Activity -> Report each line from the data below that holds the word "gates".

Collection entries:
──────────────────────────────
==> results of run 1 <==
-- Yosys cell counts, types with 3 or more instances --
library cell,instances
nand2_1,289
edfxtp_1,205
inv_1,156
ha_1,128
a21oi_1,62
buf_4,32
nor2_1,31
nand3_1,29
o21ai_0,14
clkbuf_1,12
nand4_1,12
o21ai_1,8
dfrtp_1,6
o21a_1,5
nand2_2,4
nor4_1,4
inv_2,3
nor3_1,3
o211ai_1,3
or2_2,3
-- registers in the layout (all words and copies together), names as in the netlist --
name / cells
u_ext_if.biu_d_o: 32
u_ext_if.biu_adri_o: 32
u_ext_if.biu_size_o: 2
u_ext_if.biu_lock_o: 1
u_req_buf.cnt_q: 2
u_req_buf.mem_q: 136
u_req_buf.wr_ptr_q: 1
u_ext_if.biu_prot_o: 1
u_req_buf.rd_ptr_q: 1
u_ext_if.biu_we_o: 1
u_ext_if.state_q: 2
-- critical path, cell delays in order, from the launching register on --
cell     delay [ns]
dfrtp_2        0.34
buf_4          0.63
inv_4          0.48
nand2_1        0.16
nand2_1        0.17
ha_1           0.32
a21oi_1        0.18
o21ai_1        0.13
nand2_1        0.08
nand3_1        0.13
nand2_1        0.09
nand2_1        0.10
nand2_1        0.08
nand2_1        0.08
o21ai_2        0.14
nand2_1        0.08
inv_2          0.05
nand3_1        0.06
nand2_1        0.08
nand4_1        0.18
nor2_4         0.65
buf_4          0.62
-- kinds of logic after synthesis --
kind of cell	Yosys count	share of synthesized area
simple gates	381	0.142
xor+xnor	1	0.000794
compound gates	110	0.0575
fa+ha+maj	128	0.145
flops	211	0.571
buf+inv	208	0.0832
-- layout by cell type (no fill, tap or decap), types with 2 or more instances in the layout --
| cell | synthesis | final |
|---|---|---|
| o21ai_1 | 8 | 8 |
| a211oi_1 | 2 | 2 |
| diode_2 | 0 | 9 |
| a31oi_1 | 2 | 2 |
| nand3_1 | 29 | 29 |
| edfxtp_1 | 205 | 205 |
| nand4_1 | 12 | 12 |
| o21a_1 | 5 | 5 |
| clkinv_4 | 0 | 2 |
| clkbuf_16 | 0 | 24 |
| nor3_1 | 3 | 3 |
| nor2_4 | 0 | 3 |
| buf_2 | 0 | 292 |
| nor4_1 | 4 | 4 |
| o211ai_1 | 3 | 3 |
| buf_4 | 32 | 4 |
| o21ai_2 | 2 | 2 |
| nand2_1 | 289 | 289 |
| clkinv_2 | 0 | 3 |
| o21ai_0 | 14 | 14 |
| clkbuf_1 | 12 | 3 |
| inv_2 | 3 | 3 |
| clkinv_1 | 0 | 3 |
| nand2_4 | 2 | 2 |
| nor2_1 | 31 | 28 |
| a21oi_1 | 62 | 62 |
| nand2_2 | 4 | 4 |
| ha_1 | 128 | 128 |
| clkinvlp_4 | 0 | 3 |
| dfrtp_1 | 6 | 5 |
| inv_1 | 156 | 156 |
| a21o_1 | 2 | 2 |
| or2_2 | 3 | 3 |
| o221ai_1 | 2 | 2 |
[src/qdr_pkg.sv]
// QDR II controller package with widths, queue sizing, read latency, slot and pin types
package qdr_pkg;

	//////////////////////////////////////////////////
	// Sizing

	// Memory word address width
	localparam int unsigned ADDR_W = 10;
	// Data width of an x18 part
	localparam int unsigned DATA_W = 18;
	// Number of QDR cycle slots the command queue can hold
	localparam int unsigned FIFO_DEPTH = 8;
	// Pointer width into the queue, depth is a power of two so pointers wrap naturally
	localparam int unsigned FIFO_PTR_W = $clog2(FIFO_DEPTH);
	// Memory cycles from a sampled read strobe to valid data on q
	localparam int unsigned RD_LATENCY = 2;

	typedef logic [FIFO_PTR_W-1:0] fifo_ptr_t;
	typedef logic [FIFO_PTR_W:0] fifo_cnt_t;

	// Occupancy at which the queue reports full
	localparam fifo_cnt_t FIFO_FULL_CNT = fifo_cnt_t'(FIFO_DEPTH);

	//////////////////////////////////////////////////
	// Slot and pin types

	// One QDR cycle with an independent write half and read half
	typedef struct packed {
		logic              write;
		logic [ADDR_W-1:0] waddr;
		logic [DATA_W-1:0] wdata;
		logic              read;
		logic [ADDR_W-1:0] raddr;
	} qdr_slot_t;

	// Command pins toward the memory, strobes are active low and idle high
	typedef struct packed {
		logic              w_n;
		logic              r_n;
		logic [ADDR_W-1:0] waddr;
		logic [ADDR_W-1:0] raddr;
		logic [DATA_W-1:0] d;
	} qdr_pins_t;

	// Calibration state of the controller
	typedef enum logic [1:0] {
		INIT,
		INIT_FAIL,
		INIT_COMPLETE
	} qdr_state_t;

endpackage

[src/qdr_cmd_fifo.sv]
// Show-ahead command queue holding QDR slots between the merger and the issue stage
module qdr_cmd_fifo (
	input  logic               clk,
	input  logic               reset_n,
	input  logic               push,
	input  logic               pop,
	input  qdr_pkg::qdr_slot_t push_slot,
	output qdr_pkg::qdr_slot_t head,
	output logic               empty,
	output logic               full
);

	// Slot storage, contents are only meaningful between the pointers
	qdr_pkg::qdr_slot_t mem [qdr_pkg::FIFO_DEPTH];

	qdr_pkg::fifo_ptr_t wr_ptr;
	qdr_pkg::fifo_ptr_t rd_ptr;
	qdr_pkg::fifo_cnt_t count;

	//////////////////////////////////////////////////
	// Status and head

	assign empty = (count == '0);
	assign full  = (count == qdr_pkg::FIFO_FULL_CNT);

	// The oldest slot is always visible without a read request
	// A slot written at one edge shows up here right after that edge
	assign head = mem[rd_ptr];

	//////////////////////////////////////////////////
	// Storage

	always_ff @(posedge clk)
	begin
		if (push)
			mem[wr_ptr] <= push_slot;
	end

	//////////////////////////////////////////////////
	// Pointers and occupancy

	always_ff @(posedge clk or negedge reset_n)
	begin
		if (!reset_n)
		begin
			wr_ptr <= '0;
			rd_ptr <= '0;
			count  <= '0;
		end
		else
		begin
			if (push)
				wr_ptr <= wr_ptr + qdr_pkg::fifo_ptr_t'(1);
			if (pop)
				rd_ptr <= rd_ptr + qdr_pkg::fifo_ptr_t'(1);
			// Simultaneous push and pop leave the count unchanged
			case ({push, pop})
				2'b10:   count <= count + qdr_pkg::fifo_cnt_t'(1);
				2'b01:   count <= count - qdr_pkg::fifo_cnt_t'(1);
				default: count <= count;
			endcase
		end
	end

	// Overflow would overwrite the oldest pending slot
	a_no_push_full: assert property (@(posedge clk) disable iff (!reset_n)
		push |-> !full);

	// Underflow would issue a stale slot to the memory
	a_no_pop_empty: assert property (@(posedge clk) disable iff (!reset_n)
		pop |-> !empty);

endmodule

[src/qdr_cmd_issue.sv]
// Issue stage that drives registered QDR command pins and returns read data in order
module qdr_cmd_issue (
	input  logic                       clk,
	input  logic                       reset_n,
	input  logic                       do_write,
	input  logic                       do_read,
	input  qdr_pkg::qdr_slot_t         head,
	output logic                       pop,
	output qdr_pkg::qdr_pins_t         mem_cmd,
	input  logic [qdr_pkg::DATA_W-1:0] mem_q,
	output logic                       avl_rdata_valid,
	output logic [qdr_pkg::DATA_W-1:0] avl_rdata
);

	// Pin registers, strobes are control state and the rest is payload
	logic                       cmd_w_n;
	logic                       cmd_r_n;
	logic [qdr_pkg::ADDR_W-1:0] cmd_waddr;
	logic [qdr_pkg::ADDR_W-1:0] cmd_raddr;
	logic [qdr_pkg::DATA_W-1:0] cmd_d;

	// One bit per read in flight, stage 0 is the cycle the memory samples the read
	logic [qdr_pkg::RD_LATENCY:0] rd_track;

	// Every slot the state machine releases is consumed at this edge
	assign pop = do_write | do_read;

	//////////////////////////////////////////////////
	// Command pins

	always_ff @(posedge clk or negedge reset_n)
	begin
		if (!reset_n)
		begin
			cmd_w_n <= 1'b1;
			cmd_r_n <= 1'b1;
		end
		else
		begin
			// Strobes fall back high on any cycle without a command
			cmd_w_n <= ~do_write;
			cmd_r_n <= ~do_read;
		end
	end

	// Address and data buses hold their last value while idle
	always_ff @(posedge clk)
	begin
		if (do_write)
		begin
			cmd_waddr <= head.waddr;
			cmd_d     <= head.wdata;
		end
		if (do_read)
			cmd_raddr <= head.raddr;
	end

	assign mem_cmd = '{
		w_n:   cmd_w_n,
		r_n:   cmd_r_n,
		waddr: cmd_waddr,
		raddr: cmd_raddr,
		d:     cmd_d
	};

	//////////////////////////////////////////////////
	// Read return path

	// The tracker shifts one stage per edge so back-to-back reads overlap
	// When the last stage is set mem_q carries that read's data
	always_ff @(posedge clk or negedge reset_n)
	begin
		if (!reset_n)
		begin
			rd_track        <= '0;
			avl_rdata_valid <= 1'b0;
		end
		else
		begin
			rd_track        <= {rd_track[qdr_pkg::RD_LATENCY-1:0], ~cmd_r_n};
			avl_rdata_valid <= rd_track[qdr_pkg::RD_LATENCY];
		end
	end

	always_ff @(posedge clk)
	begin
		if (rd_track[qdr_pkg::RD_LATENCY])
			avl_rdata <= mem_q;
	end

	// Each read strobe on the pins comes back as exactly one data pulse
	a_read_returns: assert property (@(posedge clk) disable iff (!reset_n)
		!mem_cmd.r_n |-> ##(qdr_pkg::RD_LATENCY + 2) avl_rdata_valid);

endmodule

[src/qdr_ctrl_top.sv]
// Top level of the QDR II command path from the Avalon port to the memory pins
module qdr_ctrl_top (
	input  logic                       clk,
	input  logic                       reset_n,
	// Avalon request side
	input  logic                       avl_write,
	input  logic [qdr_pkg::ADDR_W-1:0] avl_waddr,
	input  logic [qdr_pkg::DATA_W-1:0] avl_wdata,
	input  logic                       avl_read,
	input  logic [qdr_pkg::ADDR_W-1:0] avl_raddr,
	output logic                       avl_ready,
	output logic                       avl_rdata_valid,
	output logic [qdr_pkg::DATA_W-1:0] avl_rdata,
	// PHY calibration status levels
	input  logic                       init_complete,
	input  logic                       init_fail,
	// Memory side
	output qdr_pkg::qdr_pins_t         mem_cmd,
	input  logic [qdr_pkg::DATA_W-1:0] mem_q
);

	// Merger to queue
	qdr_pkg::qdr_slot_t push_slot;
	logic               push;
	logic               full;

	// Queue to state machine and issue stage
	qdr_pkg::qdr_slot_t head;
	logic               empty;
	logic               pop;
	logic               do_write;
	logic               do_read;

	qdr_req_merge i_merge (
		.clk       (clk),
		.reset_n   (reset_n),
		.avl_write (avl_write),
		.avl_read  (avl_read),
		.avl_waddr (avl_waddr),
		.avl_raddr (avl_raddr),
		.avl_wdata (avl_wdata),
		.full      (full),
		.avl_ready (avl_ready),
		.push      (push),
		.push_slot (push_slot)
	);

	qdr_cmd_fifo i_fifo (
		.clk       (clk),
		.reset_n   (reset_n),
		.push      (push),
		.pop       (pop),
		.push_slot (push_slot),
		.head      (head),
		.empty     (empty),
		.full      (full)
	);

	// The head flags are stale while the queue is empty
	qdr_fsm i_fsm (
		.clk           (clk),
		.reset_n       (reset_n),
		.init_complete (init_complete),
		.init_fail     (init_fail),
		.write_req     (head.write & ~empty),
		.read_req      (head.read & ~empty),
		.do_write      (do_write),
		.do_read       (do_read)
	);

	qdr_cmd_issue i_issue (
		.clk             (clk),
		.reset_n         (reset_n),
		.do_write        (do_write),
		.do_read         (do_read),
		.head            (head),
		.pop             (pop),
		.mem_cmd         (mem_cmd),
		.mem_q           (mem_q),
		.avl_rdata_valid (avl_rdata_valid),
		.avl_rdata       (avl_rdata)
	);

endmodule

[src/qdr_fsm.sv]
// Calibration state machine that lets queued slots reach the memory only after PHY init
module qdr_fsm (
	input  logic clk,
	input  logic reset_n,
	input  logic init_complete,
	input  logic init_fail,
	input  logic write_req,
	input  logic read_req,
	output logic do_write,
	output logic do_read
);

	qdr_pkg::qdr_state_t state;

	//////////////////////////////////////////////////
	// State register

	always_ff @(posedge clk or negedge reset_n)
	begin
		if (!reset_n)
			state <= qdr_pkg::INIT;
		else
		begin
			case (state)
				qdr_pkg::INIT:
				begin
					// Success wins when both status levels rise together
					if (init_complete)
						state <= qdr_pkg::INIT_COMPLETE;
					else if (init_fail)
						state <= qdr_pkg::INIT_FAIL;
				end
				// Both outcomes are final until the next reset
				qdr_pkg::INIT_FAIL:     state <= qdr_pkg::INIT_FAIL;
				qdr_pkg::INIT_COMPLETE: state <= qdr_pkg::INIT_COMPLETE;
				default:                state <= qdr_pkg::INIT;
			endcase
		end
	end

	//////////////////////////////////////////////////
	// Command gating

	// Requests pass in the same cycle once calibration has succeeded
	always_comb
	begin
		do_write = 1'b0;
		do_read  = 1'b0;
		if (state == qdr_pkg::INIT_COMPLETE)
		begin
			do_write = write_req;
			do_read  = read_req;
		end
	end

	// After a failed calibration nothing is ever issued again
	a_fail_silent: assert property (@(posedge clk) disable iff (!reset_n)
		state == qdr_pkg::INIT_FAIL |=> state == qdr_pkg::INIT_FAIL && !do_write && !do_read);

endmodule

[src/qdr_req_merge.sv]
// Request merger that packs Avalon reads and writes into QDR slots for the command queue
module qdr_req_merge (
	input  logic                       clk,
	input  logic                       reset_n,
	input  logic                       avl_write,
	input  logic                       avl_read,
	input  logic [qdr_pkg::ADDR_W-1:0] avl_waddr,
	input  logic [qdr_pkg::ADDR_W-1:0] avl_raddr,
	input  logic [qdr_pkg::DATA_W-1:0] avl_wdata,
	input  logic                       full,
	output logic                       avl_ready,
	output logic                       push,
	output qdr_pkg::qdr_slot_t         push_slot
);

	qdr_pkg::qdr_slot_t new_slot;
	qdr_pkg::qdr_slot_t hold_slot;
	logic               hold_valid;
	logic               accept;
	logic               fold;

	// The user request as a slot where both halves may be set at once
	assign new_slot = '{
		write: avl_write,
		waddr: avl_waddr,
		wdata: avl_wdata,
		read:  avl_read,
		raddr: avl_raddr
	};

	// Requests are taken only while the queue has room
	assign avl_ready = ~full;
	assign accept    = avl_ready & (avl_write | avl_read);

	// A lone write joins a held read-only slot so one QDR cycle carries both
	// The read half then sees the memory contents from before this write
	// which keeps the user's request order intact
	assign fold = accept & hold_valid & hold_slot.read & ~hold_slot.write &
		avl_write & ~avl_read;

	// The held slot leaves unless it is being completed by a fold
	// While the queue is full it simply waits in the hold register
	assign push      = hold_valid & ~fold & ~full;
	assign push_slot = hold_slot;

	//////////////////////////////////////////////////
	// Hold register

	always_ff @(posedge clk or negedge reset_n)
	begin
		if (!reset_n)
			hold_valid <= 1'b0;
		else if (accept)
			hold_valid <= 1'b1;
		else if (push)
			// An idle cycle flushes the held slot
			hold_valid <= 1'b0;
	end

	// A fold fills in only the write half of the held slot
	always_ff @(posedge clk)
	begin
		if (fold)
		begin
			hold_slot.write <= 1'b1;
			hold_slot.waddr <= avl_waddr;
			hold_slot.wdata <= avl_wdata;
		end
		else if (accept)
			hold_slot <= new_slot;
	end

	// The queue never sees a push while it reports full
	a_push_not_full: assert property (@(posedge clk) disable iff (!reset_n)
		push |-> !full);

	// A held slot always carries at least one request for the memory
	a_hold_not_empty: assert property (@(posedge clk) disable iff (!reset_n)
		hold_valid |-> hold_slot.write || hold_slot.read);

endmodule

[config.mk]
export PLATFORM = sky130hd
export DESIGN_NAME = qdr_ctrl_top
export DESIGN_NICKNAME = d
export VERILOG_FILES = /design/src/qdr_pkg.sv /design/src/qdr_cmd_fifo.sv /design/src/qdr_cmd_issue.sv /design/src/qdr_ctrl_top.sv /design/src/qdr_fsm.sv /design/src/qdr_req_merge.sv
export SDC_FILE = /design/constraint.sdc
export NUM_CORES = 1
export LEC_CHECK = 0
export ABC_AREA = 0
export ABC_CLOCK_PERIOD_IN_PS = 5400
export BUFFER_PORTS_ARGS = -buffer_cell sky130_fd_sc_hd__buf_2
export CAP_MARGIN = 5
export CORE_AREA = 8 8 249 251
export CTS_CLUSTER_DIAMETER = 120
export DETAILED_ROUTE_END_ITERATION = 16
export DIE_AREA = 0 0 257 259
export MAX_ROUTING_LAYER = met4
export PLACE_DENSITY_LB_ADDON = 0.15
export SYNTH_ARGS = -nofsm -noshare
export SYNTH_HDL_FRONTEND = slang
export SYNTH_SLANG_ARGS = --single-unit
[constraint.sdc]
create_clock -name clk -period 5.4 [get_ports clk]
set_clock_uncertainty 0.15 [all_clocks]
set_input_delay 0.27 -clock clk [delete_from_list [all_inputs] [get_ports clk]]
set_output_delay 0.27 -clock clk [all_outputs]
set_load 0.1 [all_outputs]
# Word-level counts from Yosys, hierarchy flattened
# Memories as Yosys holds them, arrays and structs flattened.
# Index checks and enable logic that the tools add are counted.
[classes] bitwise=20 addsub=4 n_mux=12 reduce_logical=6 eq_ne=6
[op_table] op="2-to-1 mux 39 bit" n=1
[op_table] op="2-to-1 mux 28 bit" n=1
[op_table] op="AND 1 bit" n=10
[op_table] op="inverter 1 bit" n=8
[op_table] op="case mux 4 bit (2 select lines)" n=1
[op_table] op="adder 3 x 1 -> 3 bit (second input constant)" n=2
[op_table] op="2-to-1 mux 1 bit" n=6
[op_table] op="case mux 2 bit (3 select lines)" n=1
[op_table] op="nonzero test 2 bit" n=3
[op_table] op="adder 4 x 1 -> 4 bit (second input constant)" n=1
[op_table] op="== test 2 x 1 -> 1 bit (second input constant)" n=2
[op_table] op="== test 2 bit (second input constant)" n=2
[op_table] op="== test 4 bit (second input constant)" n=1
[op_table] op="logical NOT 4 bit" n=1
[op_table] op="2-to-1 mux 2 bit" n=2
[op_table] op="subtractor 4 x 1 -> 4 bit (second input constant)" n=1
[op_table] op="!= test 3 bit (second input constant)" n=1
[op_table] op="logical NOT 2 bit" n=1
[op_table] op="OR 1 bit" n=2
[op_table] op="AND reduction 2 bit" n=1
[totals] ramBits=320 memories=1 input_bits=62 regBits=115 out_inout_bits=60 word_cells=67
[mem_list] name="i_fifo.mem" depth=8 width=40 rd=1 rd_clocked_by_memory_dff=0 wr=1 line_no="qdr_cmd_fifo.sv:14" rtl="qdr_pkg::qdr_slot_t mem [qdr_pkg::FIFO_DEPTH];"

# Depth between registers and ports, before layout
[logic_depth] depth_word=13 depth_mapped=13 depth_no_buf=11

# Hierarchy
# Synthesis repeated with hierarchy kept, for this count alone.
[unflattened] hier_cells=679 area_unflattened_um2=16428.3
[by_module_without_submodules] mod="qdr_cmd_fifo" cells_per_inst=517 seq_area_each_um2=9859.5 area_per_inst_um2=12877.4 instances=1
[by_module_without_submodules] mod="qdr_cmd_issue" cells_per_inst=68 seq_area_each_um2=1834.3 area_per_inst_um2=1866.8 instances=1
[by_module_without_submodules] mod="qdr_req_merge" cells_per_inst=83 seq_area_each_um2=1216.2 area_per_inst_um2=1575.3 instances=1
[by_module_without_submodules] mod="qdr_fsm" cells_per_inst=9 seq_area_each_um2=50.0 area_per_inst_um2=96.3 instances=1
[by_module_without_submodules] mod="qdr_ctrl_top" cells_per_inst=2 seq_area_each_um2=0.0 area_per_inst_um2=12.5 instances=1

# Least setup slack after synthesis
# Ideal clock, no wire load.
[synth_path] path_kind="register -> register" startpoint="register i_fifo.count[0]" endpoint="memory i_fifo.mem[0][0] in the netlist's numbering (enable)" slack_ns=0.447 arrival_time_ns=4.316 stages_incl_launch_ff=5 period_less_slack_ns=4.953 path_cell_list="dfrtp_1 > nor3_1 > nand2_1 > nand4_1 > nor3_1"
[synth_between] elab_chain_cells=13
[synth_lines] element="start: declaration" line_no="qdr_cmd_fifo.sv:18" rtl="qdr_pkg::fifo_cnt_t count;"
[synth_lines] element="start signal: assignment" line_no="qdr_cmd_fifo.sv:58" rtl="2'b10: count <= count + qdr_pkg::fifo_cnt_t'(1);"
[synth_lines] element="start signal: assignment" line_no="qdr_cmd_fifo.sv:59" rtl="2'b01: count <= count - qdr_pkg::fifo_cnt_t'(1);"
[synth_lines] element="start signal: assignment" line_no="qdr_cmd_fifo.sv:60" rtl="default: count <= count;"
[synth_lines] element="== test 4 bit *" line_no="qdr_cmd_fifo.sv:24" rtl="assign full = (count == qdr_pkg::FIFO_FULL_CNT);"
[synth_lines] element="inverter 1 bit *" line_no="qdr_req_merge.sv:32" rtl="assign avl_ready = ~full;"
[synth_lines] element="via avl_ready" line_no="qdr_ctrl_top.sv:11" rtl="output logic avl_ready,"
[synth_lines] element="AND 1 bit" line_no="qdr_req_merge.sv:33" rtl="assign accept = avl_ready & (avl_write | avl_read);"
[synth_lines] element="AND 1 bit (4 in series)" line_no="qdr_req_merge.sv:38" rtl="assign fold = accept & hold_valid & hold_slot.read & ~hold_slot.write &"
[synth_lines] element="AND 1 bit" line_no="qdr_req_merge.sv:39" rtl="avl_write & ~avl_read;"
[synth_lines] element="inverter 1 bit (no line)"
[synth_lines] element="AND 1 bit" line_no="qdr_req_merge.sv:43" rtl="assign push = hold_valid & ~fold & ~full;"
[synth_lines] element="AND 1 bit *" line_no="qdr_req_merge.sv:43"
[synth_lines] element="2-to-1 mux 1 bit *" line_no="qdr_cmd_fifo.sv:35" rtl="if (push)"
[synth_lines] element="2-to-1 mux 1 bit (not written as such) *" line_no="qdr_cmd_fifo.sv:36" rtl="mem[wr_ptr] <= push_slot;"
[synth_lines] element="end: declaration" line_no="qdr_cmd_fifo.sv:14"
# Mark *: on every way through the listed nets, which the timed path passes. The rest lies on a longest branch.

# Worst setup path after layout
[layout_path] startpoint="register i_fifo.rd_ptr[0]" endpoint="register i_fifo.count[3]"
[layout_between] elab_chain_cells=6 elab_cells_between_ends=10 classes_between="eq/ne (2); mux (3); bitwise (3); reduce/logical (1); memory (1)"
[layout_lines] element="start: declaration" line_no="qdr_cmd_fifo.sv:17" rtl="qdr_pkg::fifo_ptr_t rd_ptr;"
[layout_lines] element="start signal: assignment" line_no="qdr_cmd_fifo.sv:55" rtl="rd_ptr <= rd_ptr + qdr_pkg::fifo_ptr_t'(1);"
[layout_lines] element="memory (8 x 40 bit) *"
[layout_lines] element="AND 1 bit (on tied branches)" line_no="qdr_ctrl_top.sv:65, qdr_ctrl_top.sv:66"
[layout_lines] element="2-to-1 mux 1 bit" line_no="qdr_fsm.sv:49" rtl="if (state == qdr_pkg::INIT_COMPLETE)"
[layout_lines] element="OR 1 bit *" line_no="qdr_cmd_issue.sv:26" rtl="assign pop = do_write | do_read;"
[layout_lines] element="== test 2 x 1 -> 1 bit / == test 2 bit (equally long branches)" line_no="qdr_cmd_fifo.sv:57" rtl="case ({push, pop})"
[layout_lines] element="case mux 4 bit (2 select lines) / nonzero test 2 bit (equally long branches)"
# Mark *: on every way between the ends. The rest lies on a longest branch, timed or not.
# A chain may end at the register's enable or synchronous reset.
==> src/hdl/snd_board_top.sv <==
module snd_board_top
    import snd_pkg::*;
    import osd_pkg::*;
#(
    parameter int dc_shift = 4
) (
    input  logic             sample,
    input  logic             arst_n,
    input  logic             snd_cen,
    input  snd_stereo_t      fm_snd,
    input  logic [psg_w-1:0] psg_raw,
    input  osd_status_u      status,
    output logic             audio_l,
    output logic             audio_r,
    output snd_stereo_t      mix,
    output logic             mix_valid,
    output logic [7:0]       dip_a,
    output logic [7:0]       dip_b
);

    snd_stereo_t fm_out;
    logic        fm_valid;
    snd_sample_t psg_out;
    logic        psg_valid;

    // Upper half of the status word seen as switches
    assign dip_a = status.dip.dip_a;
    assign dip_b = status.dip.dip_b;

    fm_gain u_fm (
        .sample   ( sample                 ),
        .arst_n   ( arst_n                 ),
        .snd_cen  ( snd_cen                ),
        .fm_snd   ( fm_snd                 ),
        .fx_level ( status.opts.fx_level   ),
        .fm_out   ( fm_out                 ),
        .fm_valid ( fm_valid               )
    );

    psg_dcrm #(
        .dc_shift ( dc_shift               )
    ) u_psg (
        .sample    ( sample                ),
        .arst_n    ( arst_n                ),
        .snd_cen   ( snd_cen               ),
        .psg_raw   ( psg_raw               ),
        .psg_out   ( psg_out               ),
        .psg_valid ( psg_valid             )
    );

    snd_mix u_mix (
        .sample    ( sample                ),
        .arst_n    ( arst_n                ),
        .fm_out    ( fm_out                ),
        .fm_valid  ( fm_valid              ),
        .psg_out   ( psg_out               ),
        .psg_valid ( psg_valid             ),
        .fm_off    ( status.opts.fm_off    ),
        .psg_off   ( status.opts.psg_off   ),
        .mix       ( mix                   ),
        .mix_valid ( mix_valid             )
    );

    // One converter per audio pin
    sd_dac u_dac_l (
        .sample ( sample                   ),
        .arst_n ( arst_n                   ),
        .din    ( mix.left                 ),
        .dout   ( audio_l                  )
    );

    sd_dac u_dac_r (
        .sample ( sample                   ),
        .arst_n ( arst_n                   ),
        .din    ( mix.right                ),
        .dout   ( audio_r                  )
    );

endmodule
──────────────────────────────
Reply to the exercise ->
simple gates	381	0.142
compound gates	110	0.0575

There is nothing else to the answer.